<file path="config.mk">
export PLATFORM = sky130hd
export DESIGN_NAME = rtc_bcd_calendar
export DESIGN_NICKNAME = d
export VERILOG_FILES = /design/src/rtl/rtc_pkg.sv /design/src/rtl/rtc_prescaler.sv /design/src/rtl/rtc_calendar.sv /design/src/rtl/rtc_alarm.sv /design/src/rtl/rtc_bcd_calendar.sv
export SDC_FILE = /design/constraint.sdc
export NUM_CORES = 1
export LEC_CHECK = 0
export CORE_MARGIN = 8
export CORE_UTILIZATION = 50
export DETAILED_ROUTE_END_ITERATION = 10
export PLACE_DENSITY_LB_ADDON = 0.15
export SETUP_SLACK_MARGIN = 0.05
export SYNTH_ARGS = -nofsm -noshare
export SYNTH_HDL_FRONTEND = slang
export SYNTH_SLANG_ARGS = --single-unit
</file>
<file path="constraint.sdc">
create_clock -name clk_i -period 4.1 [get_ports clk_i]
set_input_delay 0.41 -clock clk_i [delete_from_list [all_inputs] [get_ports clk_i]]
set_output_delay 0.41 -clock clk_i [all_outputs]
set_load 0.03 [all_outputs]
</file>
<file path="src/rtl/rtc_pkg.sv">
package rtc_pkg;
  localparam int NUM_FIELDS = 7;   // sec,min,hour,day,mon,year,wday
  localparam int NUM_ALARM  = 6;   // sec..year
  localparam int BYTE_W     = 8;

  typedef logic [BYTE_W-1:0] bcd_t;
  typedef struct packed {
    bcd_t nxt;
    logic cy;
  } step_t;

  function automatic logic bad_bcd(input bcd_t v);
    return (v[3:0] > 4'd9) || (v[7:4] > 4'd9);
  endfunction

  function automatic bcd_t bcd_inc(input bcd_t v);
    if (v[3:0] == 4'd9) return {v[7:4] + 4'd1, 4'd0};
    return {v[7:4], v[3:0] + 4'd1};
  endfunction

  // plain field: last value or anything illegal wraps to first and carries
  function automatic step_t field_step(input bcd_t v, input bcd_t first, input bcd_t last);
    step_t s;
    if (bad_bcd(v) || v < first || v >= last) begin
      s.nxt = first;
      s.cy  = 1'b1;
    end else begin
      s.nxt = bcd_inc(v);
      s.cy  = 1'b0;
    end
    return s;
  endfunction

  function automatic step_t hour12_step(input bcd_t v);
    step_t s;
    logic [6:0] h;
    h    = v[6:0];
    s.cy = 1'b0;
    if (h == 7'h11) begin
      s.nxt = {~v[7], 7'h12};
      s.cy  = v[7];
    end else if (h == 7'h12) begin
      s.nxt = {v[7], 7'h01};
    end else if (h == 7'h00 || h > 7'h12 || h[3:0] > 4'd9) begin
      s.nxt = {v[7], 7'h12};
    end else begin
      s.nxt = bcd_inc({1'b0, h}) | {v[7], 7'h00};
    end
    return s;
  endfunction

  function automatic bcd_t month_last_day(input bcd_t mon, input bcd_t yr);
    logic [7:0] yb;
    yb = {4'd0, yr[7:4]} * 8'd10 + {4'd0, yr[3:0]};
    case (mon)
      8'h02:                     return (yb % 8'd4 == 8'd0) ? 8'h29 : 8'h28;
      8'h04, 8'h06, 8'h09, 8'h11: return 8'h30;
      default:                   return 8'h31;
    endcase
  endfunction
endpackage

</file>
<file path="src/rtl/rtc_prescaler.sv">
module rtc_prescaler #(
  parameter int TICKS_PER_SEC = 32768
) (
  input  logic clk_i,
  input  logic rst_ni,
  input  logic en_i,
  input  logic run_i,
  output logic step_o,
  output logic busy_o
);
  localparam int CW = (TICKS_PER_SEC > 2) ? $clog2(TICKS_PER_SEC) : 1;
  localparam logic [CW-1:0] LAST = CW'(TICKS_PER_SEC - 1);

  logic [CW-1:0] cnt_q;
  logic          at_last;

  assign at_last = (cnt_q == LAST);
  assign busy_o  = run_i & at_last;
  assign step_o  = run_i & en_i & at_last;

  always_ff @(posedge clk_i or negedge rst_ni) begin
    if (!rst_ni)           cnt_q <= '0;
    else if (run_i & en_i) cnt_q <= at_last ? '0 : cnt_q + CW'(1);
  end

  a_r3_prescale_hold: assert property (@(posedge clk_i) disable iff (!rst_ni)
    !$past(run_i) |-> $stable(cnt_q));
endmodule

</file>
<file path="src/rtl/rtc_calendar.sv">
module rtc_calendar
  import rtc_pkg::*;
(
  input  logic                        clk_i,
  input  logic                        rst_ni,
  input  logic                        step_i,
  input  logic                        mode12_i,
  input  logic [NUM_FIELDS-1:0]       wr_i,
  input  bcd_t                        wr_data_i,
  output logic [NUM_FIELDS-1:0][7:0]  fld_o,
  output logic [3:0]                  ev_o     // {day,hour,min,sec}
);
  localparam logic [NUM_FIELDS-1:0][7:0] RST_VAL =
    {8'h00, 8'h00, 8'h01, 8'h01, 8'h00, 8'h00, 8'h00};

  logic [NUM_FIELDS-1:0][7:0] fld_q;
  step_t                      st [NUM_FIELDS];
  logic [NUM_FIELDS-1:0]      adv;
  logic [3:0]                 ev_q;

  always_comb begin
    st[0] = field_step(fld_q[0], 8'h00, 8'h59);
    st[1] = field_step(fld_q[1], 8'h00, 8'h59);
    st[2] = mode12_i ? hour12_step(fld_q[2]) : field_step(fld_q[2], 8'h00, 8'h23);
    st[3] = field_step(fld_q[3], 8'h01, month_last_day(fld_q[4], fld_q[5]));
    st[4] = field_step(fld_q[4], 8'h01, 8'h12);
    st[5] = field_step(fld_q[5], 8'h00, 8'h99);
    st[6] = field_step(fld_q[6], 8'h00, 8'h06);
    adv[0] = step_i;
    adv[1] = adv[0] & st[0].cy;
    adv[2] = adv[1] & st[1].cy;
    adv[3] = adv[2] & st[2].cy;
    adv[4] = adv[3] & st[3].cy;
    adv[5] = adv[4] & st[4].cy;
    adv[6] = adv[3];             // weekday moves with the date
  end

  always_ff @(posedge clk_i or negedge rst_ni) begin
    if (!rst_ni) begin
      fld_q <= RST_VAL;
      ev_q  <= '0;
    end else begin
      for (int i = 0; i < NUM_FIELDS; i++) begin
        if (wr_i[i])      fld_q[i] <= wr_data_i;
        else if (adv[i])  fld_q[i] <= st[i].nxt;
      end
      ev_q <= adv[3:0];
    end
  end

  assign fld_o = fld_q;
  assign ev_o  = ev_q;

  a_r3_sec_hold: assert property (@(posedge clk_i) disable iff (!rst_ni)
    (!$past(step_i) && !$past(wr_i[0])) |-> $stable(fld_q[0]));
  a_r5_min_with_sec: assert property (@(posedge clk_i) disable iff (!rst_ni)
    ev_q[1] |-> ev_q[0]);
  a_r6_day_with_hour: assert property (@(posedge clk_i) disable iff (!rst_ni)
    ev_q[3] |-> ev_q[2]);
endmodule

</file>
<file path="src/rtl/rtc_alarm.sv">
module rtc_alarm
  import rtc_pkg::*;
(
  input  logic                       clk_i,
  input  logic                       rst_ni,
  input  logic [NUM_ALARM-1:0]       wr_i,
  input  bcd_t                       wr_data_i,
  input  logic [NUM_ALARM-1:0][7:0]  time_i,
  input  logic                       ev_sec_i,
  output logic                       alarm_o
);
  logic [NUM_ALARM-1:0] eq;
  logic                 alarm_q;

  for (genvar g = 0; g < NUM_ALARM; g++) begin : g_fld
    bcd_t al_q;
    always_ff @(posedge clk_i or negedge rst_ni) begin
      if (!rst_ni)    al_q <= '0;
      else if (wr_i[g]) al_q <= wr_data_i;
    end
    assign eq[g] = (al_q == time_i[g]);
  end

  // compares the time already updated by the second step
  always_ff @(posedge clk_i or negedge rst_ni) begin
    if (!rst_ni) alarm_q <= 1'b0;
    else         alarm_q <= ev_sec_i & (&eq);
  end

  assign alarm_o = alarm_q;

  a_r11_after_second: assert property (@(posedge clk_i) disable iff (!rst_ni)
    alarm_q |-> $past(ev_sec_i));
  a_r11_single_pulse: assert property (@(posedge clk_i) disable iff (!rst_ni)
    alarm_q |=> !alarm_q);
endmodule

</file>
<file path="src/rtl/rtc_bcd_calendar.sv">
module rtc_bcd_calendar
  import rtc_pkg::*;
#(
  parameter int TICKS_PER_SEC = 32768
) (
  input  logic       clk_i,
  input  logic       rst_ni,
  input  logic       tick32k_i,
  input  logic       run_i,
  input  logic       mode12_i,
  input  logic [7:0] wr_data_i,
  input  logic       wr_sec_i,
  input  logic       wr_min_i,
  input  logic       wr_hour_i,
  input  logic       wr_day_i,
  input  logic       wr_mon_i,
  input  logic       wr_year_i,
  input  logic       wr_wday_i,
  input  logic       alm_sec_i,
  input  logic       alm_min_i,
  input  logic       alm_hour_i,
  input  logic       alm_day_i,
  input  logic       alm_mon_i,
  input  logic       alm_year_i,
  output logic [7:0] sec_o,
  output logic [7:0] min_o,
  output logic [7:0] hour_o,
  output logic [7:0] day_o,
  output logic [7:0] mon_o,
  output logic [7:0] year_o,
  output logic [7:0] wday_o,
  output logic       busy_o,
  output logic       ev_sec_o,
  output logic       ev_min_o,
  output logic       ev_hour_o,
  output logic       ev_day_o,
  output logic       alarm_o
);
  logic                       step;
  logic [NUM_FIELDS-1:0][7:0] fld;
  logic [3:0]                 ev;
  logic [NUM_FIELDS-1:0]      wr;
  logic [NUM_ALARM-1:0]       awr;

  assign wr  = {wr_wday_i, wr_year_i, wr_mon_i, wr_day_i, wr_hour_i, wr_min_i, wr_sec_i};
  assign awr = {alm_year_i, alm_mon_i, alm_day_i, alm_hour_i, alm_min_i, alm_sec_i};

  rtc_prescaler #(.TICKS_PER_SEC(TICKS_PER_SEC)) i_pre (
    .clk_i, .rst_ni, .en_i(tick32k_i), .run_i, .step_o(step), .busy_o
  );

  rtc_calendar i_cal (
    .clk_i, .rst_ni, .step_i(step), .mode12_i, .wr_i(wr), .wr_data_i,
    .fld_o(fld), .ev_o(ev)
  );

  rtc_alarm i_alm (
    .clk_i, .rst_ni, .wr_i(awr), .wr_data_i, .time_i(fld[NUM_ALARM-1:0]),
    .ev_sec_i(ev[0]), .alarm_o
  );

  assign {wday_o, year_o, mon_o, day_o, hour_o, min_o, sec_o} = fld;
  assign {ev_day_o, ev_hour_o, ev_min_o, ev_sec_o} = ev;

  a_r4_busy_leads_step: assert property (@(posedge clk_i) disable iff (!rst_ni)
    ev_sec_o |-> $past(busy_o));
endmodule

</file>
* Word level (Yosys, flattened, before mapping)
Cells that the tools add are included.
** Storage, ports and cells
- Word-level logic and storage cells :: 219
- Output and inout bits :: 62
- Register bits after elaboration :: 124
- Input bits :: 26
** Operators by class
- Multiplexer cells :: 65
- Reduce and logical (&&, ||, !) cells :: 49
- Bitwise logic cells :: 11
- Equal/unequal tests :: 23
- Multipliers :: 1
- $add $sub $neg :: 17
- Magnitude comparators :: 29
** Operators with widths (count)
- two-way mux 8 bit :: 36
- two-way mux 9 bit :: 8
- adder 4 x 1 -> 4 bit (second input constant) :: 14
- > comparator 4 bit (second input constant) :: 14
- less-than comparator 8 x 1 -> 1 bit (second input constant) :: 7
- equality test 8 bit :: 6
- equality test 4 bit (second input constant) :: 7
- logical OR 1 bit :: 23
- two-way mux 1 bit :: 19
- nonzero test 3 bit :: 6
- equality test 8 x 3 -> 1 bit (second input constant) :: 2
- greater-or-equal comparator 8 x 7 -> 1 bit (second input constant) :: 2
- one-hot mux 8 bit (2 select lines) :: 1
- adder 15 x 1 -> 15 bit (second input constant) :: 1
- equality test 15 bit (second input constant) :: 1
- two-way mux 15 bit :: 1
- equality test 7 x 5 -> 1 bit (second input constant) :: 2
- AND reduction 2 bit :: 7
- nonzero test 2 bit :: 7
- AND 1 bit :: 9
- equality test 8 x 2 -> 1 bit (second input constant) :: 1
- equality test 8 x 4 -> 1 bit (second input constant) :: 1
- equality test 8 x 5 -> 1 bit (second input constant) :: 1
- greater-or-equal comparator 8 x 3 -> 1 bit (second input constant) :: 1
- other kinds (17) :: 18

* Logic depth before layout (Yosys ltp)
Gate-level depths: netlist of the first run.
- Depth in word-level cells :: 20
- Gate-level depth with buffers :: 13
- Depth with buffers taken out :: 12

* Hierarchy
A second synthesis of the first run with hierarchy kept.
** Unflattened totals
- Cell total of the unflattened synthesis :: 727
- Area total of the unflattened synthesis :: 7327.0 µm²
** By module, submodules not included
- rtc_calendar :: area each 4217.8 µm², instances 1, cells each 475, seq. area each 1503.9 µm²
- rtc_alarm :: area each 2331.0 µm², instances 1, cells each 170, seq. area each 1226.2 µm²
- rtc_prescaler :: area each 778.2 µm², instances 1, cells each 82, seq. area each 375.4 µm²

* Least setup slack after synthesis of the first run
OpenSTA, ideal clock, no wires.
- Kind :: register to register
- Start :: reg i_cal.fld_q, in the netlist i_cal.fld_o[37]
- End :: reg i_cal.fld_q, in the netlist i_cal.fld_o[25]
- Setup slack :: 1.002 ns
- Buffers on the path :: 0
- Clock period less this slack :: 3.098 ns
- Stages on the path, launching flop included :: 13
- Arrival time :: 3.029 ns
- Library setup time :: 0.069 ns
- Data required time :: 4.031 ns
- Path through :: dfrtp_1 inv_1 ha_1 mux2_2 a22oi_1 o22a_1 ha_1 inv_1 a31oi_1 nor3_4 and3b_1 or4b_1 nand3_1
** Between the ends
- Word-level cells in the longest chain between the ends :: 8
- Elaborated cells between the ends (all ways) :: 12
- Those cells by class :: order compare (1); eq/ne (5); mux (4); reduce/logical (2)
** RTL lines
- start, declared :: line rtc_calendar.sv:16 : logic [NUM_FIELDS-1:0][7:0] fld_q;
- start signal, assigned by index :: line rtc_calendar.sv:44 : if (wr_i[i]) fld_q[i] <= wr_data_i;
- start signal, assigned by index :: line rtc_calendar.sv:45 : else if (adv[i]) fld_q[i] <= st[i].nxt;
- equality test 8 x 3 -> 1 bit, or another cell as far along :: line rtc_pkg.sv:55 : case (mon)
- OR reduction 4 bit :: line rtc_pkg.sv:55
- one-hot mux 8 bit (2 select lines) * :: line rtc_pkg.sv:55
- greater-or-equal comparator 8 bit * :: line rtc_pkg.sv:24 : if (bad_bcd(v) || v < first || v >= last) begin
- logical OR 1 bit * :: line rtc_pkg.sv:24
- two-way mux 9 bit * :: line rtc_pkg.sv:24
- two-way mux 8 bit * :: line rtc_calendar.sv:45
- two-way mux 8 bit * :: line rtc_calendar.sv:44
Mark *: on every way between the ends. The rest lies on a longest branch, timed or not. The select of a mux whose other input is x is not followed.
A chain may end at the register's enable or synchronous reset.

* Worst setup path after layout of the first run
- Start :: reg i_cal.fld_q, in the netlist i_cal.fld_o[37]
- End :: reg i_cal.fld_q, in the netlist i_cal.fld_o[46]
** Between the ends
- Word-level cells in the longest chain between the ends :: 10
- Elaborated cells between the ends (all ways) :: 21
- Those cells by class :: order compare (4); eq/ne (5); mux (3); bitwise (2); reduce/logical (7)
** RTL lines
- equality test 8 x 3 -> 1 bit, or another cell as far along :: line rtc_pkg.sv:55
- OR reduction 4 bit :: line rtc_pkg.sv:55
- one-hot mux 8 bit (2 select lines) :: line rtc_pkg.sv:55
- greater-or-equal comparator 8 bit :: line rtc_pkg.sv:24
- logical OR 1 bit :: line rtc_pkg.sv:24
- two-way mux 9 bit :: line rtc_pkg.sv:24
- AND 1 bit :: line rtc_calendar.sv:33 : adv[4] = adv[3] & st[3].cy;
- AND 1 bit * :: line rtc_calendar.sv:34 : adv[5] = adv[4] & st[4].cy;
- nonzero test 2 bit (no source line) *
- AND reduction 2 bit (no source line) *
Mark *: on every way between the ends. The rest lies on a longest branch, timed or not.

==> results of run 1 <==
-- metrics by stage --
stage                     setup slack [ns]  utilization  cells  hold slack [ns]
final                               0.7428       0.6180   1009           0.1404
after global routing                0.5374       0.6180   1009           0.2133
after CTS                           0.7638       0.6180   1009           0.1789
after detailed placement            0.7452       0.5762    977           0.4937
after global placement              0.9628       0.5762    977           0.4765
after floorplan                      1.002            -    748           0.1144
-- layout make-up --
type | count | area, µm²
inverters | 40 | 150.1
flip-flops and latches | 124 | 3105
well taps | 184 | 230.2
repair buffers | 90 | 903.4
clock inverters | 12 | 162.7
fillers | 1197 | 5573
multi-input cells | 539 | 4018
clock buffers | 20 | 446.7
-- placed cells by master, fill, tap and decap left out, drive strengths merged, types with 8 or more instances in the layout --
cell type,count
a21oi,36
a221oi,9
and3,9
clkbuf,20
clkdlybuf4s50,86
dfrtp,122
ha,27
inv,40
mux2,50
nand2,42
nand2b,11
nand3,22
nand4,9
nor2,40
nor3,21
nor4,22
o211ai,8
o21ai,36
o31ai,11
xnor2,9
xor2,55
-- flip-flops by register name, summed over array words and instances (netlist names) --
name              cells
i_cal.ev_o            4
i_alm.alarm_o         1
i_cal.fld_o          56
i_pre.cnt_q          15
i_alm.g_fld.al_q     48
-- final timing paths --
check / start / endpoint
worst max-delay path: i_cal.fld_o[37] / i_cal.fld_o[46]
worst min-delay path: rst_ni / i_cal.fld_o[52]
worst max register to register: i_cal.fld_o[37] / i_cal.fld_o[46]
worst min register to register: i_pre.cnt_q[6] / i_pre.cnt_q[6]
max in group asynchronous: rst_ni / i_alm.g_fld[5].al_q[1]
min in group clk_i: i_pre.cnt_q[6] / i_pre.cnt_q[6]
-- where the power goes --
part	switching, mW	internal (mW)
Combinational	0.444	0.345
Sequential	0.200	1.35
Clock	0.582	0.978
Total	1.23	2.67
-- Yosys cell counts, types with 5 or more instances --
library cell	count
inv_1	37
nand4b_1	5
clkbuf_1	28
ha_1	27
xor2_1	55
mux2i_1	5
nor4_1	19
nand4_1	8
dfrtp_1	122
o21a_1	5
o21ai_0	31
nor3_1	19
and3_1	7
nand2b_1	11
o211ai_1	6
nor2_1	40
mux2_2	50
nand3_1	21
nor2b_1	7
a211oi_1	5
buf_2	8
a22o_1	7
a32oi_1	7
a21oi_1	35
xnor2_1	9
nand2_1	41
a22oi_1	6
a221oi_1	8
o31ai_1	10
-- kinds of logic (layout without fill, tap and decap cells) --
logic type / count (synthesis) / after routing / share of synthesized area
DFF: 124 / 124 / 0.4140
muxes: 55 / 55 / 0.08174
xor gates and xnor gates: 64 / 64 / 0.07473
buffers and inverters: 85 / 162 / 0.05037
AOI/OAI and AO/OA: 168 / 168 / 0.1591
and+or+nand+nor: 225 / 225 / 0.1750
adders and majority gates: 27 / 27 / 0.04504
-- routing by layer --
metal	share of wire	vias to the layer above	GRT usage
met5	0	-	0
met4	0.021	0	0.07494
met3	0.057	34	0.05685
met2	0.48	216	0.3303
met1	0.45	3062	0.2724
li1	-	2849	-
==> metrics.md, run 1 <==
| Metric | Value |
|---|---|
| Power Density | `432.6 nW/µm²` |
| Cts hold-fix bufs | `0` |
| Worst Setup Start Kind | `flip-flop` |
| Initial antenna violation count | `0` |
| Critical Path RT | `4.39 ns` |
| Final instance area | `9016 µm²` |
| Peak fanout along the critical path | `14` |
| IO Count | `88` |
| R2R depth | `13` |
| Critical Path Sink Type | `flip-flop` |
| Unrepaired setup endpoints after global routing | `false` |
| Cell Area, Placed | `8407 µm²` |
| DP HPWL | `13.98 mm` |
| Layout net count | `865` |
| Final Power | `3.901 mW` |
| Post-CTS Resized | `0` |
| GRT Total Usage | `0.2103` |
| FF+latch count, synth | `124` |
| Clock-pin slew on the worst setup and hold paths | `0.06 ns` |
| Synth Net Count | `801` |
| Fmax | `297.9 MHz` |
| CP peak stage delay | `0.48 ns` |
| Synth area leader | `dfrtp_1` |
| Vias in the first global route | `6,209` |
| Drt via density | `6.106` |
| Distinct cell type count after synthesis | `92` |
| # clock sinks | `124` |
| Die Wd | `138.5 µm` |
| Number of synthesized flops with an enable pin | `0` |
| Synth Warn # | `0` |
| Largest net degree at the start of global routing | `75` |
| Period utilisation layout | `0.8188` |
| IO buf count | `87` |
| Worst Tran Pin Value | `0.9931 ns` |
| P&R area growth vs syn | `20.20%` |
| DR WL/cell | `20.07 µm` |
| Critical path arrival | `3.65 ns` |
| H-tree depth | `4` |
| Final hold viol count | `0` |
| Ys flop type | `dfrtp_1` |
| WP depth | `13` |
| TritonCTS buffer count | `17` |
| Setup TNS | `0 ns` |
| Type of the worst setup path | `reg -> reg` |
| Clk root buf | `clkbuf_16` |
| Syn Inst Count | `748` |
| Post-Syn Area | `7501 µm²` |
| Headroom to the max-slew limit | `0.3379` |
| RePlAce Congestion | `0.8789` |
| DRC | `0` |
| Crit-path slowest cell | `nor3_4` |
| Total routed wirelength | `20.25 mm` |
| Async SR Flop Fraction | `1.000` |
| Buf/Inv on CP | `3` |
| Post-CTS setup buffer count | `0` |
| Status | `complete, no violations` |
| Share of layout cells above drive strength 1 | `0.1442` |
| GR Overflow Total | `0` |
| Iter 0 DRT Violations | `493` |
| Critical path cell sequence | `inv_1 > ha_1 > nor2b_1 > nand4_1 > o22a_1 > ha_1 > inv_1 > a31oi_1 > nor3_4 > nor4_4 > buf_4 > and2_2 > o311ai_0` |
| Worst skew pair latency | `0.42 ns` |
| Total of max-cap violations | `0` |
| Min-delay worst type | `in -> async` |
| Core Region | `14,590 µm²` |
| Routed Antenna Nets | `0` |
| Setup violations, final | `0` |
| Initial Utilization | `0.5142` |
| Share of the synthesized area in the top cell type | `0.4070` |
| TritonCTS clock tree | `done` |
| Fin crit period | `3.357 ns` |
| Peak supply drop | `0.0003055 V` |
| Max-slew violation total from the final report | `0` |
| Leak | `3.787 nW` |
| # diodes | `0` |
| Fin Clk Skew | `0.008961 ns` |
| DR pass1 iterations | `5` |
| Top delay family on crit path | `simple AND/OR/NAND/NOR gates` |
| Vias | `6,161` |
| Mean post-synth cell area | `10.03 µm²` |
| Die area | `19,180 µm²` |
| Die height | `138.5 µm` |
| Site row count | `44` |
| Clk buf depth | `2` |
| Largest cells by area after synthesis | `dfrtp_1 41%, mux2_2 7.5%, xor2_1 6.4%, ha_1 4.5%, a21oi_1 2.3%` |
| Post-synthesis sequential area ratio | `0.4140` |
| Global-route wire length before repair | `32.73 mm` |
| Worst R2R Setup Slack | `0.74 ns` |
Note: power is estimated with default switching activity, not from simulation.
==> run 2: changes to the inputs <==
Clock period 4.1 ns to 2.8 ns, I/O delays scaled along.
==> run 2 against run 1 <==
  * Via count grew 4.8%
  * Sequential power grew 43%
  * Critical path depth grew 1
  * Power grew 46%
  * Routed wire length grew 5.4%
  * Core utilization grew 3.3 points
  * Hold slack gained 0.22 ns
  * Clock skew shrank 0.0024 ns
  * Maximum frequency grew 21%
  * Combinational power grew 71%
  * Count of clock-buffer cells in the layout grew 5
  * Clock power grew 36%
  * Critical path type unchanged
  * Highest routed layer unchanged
***
From the entries above, restate word for word the lines from the line containing "- equality test 8 x 4" to the line containing "submodules not included", both ends included, and nothing more.

- equality test 8 x 4 -> 1 bit (second input constant) :: 1
- equality test 8 x 5 -> 1 bit (second input constant) :: 1
- greater-or-equal comparator 8 x 3 -> 1 bit (second input constant) :: 1
- other kinds (17) :: 18

* Logic depth before layout (Yosys ltp)
Gate-level depths: netlist of the first run.
- Depth in word-level cells :: 20
- Gate-level depth with buffers :: 13
- Depth with buffers taken out :: 12

* Hierarchy
A second synthesis of the first run with hierarchy kept.
** Unflattened totals
- Cell total of the unflattened synthesis :: 727
- Area total of the unflattened synthesis :: 7327.0 µm²
** By module, submodules not included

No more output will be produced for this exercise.